At a time when our country needs real investments in infrastructure, education and public services, congressional leaders are doubling down on tax cuts for the rich.
The U.S. House has voted to approve a bill that offers a new round of tax cuts for the richest 1 percent of Americans. Just over a month before the midterm elections, Republicans seem eager to give back to their campaign donors.
Although the Senate is unlikely to take up this bill anytime soon, the move reveals what anti-worker politicians have planned for the long haul. The tax bill would cost up to $3 trillion over 10 years, on top of the nearly $2 trillion already spent on the first round of tax cuts. To pay for it, congressional leaders are bound to trot out their radical agenda of demanding deep cuts to Medicare, Medicaid, Social Security and public services like education.

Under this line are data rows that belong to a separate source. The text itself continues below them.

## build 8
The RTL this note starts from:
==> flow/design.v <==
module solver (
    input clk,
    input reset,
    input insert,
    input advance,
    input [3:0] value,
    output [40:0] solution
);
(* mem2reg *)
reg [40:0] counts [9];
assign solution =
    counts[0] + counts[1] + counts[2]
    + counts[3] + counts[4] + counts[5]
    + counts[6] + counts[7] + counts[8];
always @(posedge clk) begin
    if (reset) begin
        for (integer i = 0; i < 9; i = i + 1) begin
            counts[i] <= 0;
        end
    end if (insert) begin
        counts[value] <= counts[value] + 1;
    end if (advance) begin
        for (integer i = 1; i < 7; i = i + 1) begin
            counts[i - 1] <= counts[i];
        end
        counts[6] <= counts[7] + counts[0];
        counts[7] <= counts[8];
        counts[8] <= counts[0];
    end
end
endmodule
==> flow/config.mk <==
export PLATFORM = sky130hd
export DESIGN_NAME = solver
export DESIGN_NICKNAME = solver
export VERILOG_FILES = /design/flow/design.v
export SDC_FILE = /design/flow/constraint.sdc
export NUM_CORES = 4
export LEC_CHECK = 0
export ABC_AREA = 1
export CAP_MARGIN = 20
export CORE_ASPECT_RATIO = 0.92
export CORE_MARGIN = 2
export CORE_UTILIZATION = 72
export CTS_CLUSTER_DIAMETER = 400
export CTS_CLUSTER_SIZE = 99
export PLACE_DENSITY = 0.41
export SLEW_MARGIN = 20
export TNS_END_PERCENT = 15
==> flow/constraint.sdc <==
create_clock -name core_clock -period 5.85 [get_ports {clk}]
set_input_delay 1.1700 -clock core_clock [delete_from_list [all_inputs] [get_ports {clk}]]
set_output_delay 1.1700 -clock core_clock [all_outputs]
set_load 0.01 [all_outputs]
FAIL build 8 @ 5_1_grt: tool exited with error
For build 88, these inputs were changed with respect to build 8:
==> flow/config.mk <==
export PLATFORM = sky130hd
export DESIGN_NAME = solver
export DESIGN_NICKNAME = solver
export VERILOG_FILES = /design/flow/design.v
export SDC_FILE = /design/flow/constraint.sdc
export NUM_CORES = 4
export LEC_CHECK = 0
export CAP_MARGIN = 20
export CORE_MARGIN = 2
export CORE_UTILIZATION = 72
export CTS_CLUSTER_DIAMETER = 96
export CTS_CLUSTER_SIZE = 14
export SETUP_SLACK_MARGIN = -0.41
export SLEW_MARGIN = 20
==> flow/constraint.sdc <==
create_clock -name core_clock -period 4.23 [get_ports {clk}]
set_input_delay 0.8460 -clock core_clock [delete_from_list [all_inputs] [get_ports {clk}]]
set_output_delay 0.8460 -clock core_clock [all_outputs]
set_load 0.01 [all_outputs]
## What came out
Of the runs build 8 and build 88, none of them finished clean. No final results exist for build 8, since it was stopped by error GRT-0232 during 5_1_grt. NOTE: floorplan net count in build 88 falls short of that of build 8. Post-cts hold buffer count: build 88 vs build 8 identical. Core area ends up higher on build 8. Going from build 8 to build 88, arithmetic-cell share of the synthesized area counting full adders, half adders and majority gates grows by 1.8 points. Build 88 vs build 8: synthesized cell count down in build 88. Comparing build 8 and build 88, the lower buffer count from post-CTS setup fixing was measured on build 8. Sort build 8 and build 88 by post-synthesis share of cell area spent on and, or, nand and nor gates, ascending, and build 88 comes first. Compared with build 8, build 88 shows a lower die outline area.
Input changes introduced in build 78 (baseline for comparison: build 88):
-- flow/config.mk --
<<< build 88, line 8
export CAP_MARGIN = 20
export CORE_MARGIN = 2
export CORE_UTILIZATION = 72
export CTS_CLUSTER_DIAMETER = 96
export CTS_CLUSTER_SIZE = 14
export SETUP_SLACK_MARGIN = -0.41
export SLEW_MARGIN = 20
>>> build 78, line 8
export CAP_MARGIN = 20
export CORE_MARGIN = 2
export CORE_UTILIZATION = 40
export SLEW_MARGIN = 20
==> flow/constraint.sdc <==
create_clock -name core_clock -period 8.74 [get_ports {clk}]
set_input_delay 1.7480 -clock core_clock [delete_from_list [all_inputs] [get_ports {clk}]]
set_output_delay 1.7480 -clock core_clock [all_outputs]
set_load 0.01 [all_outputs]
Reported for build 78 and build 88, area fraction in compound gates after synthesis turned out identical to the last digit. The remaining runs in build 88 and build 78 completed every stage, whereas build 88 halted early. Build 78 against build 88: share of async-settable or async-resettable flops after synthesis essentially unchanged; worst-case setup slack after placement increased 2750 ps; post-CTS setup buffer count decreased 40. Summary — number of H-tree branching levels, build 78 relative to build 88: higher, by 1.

In fact, it’s an agenda they are already trying to impose. Just weeks after the first tax cuts were enacted at the end of 2017, President Donald Trump proposed a budget that slashed $1.3 trillion from those safety net programs as well as from the Affordable Care Act. The excuse was to shrink the deficit, but it’s clear from this new tax cut bill that congressional leaders care very little about the deficit.
The rich don’t need more tax cuts. The richest 1 percent are already getting 83 percent of the tax cuts from Trump’s 2017 law. The wealthiest 20 percent would get 65 percent of the tax cuts from the new bill, which is essentially a new set of handouts for the wealthy at the expense of working families.
How is that fair?
Congress should fix the rigged tax system that favors the wealthy and the powerful. The rich and corporations should pay their fair share of taxes.
Only by making the rich pay their fair share can we protect critical priorities like Medicare, Medicaid, Social Security, education, infrastructure and public services. Only by doing so can we invest in our families and communities; make health care more affordable, not less; and help families achieve a secure retirement.
We need to rewrite the rules to make the economy and the tax system work for working families, not just the powerful and privileged. We don’t need any more tax cuts for the rich and the powerful from this or any other Congress.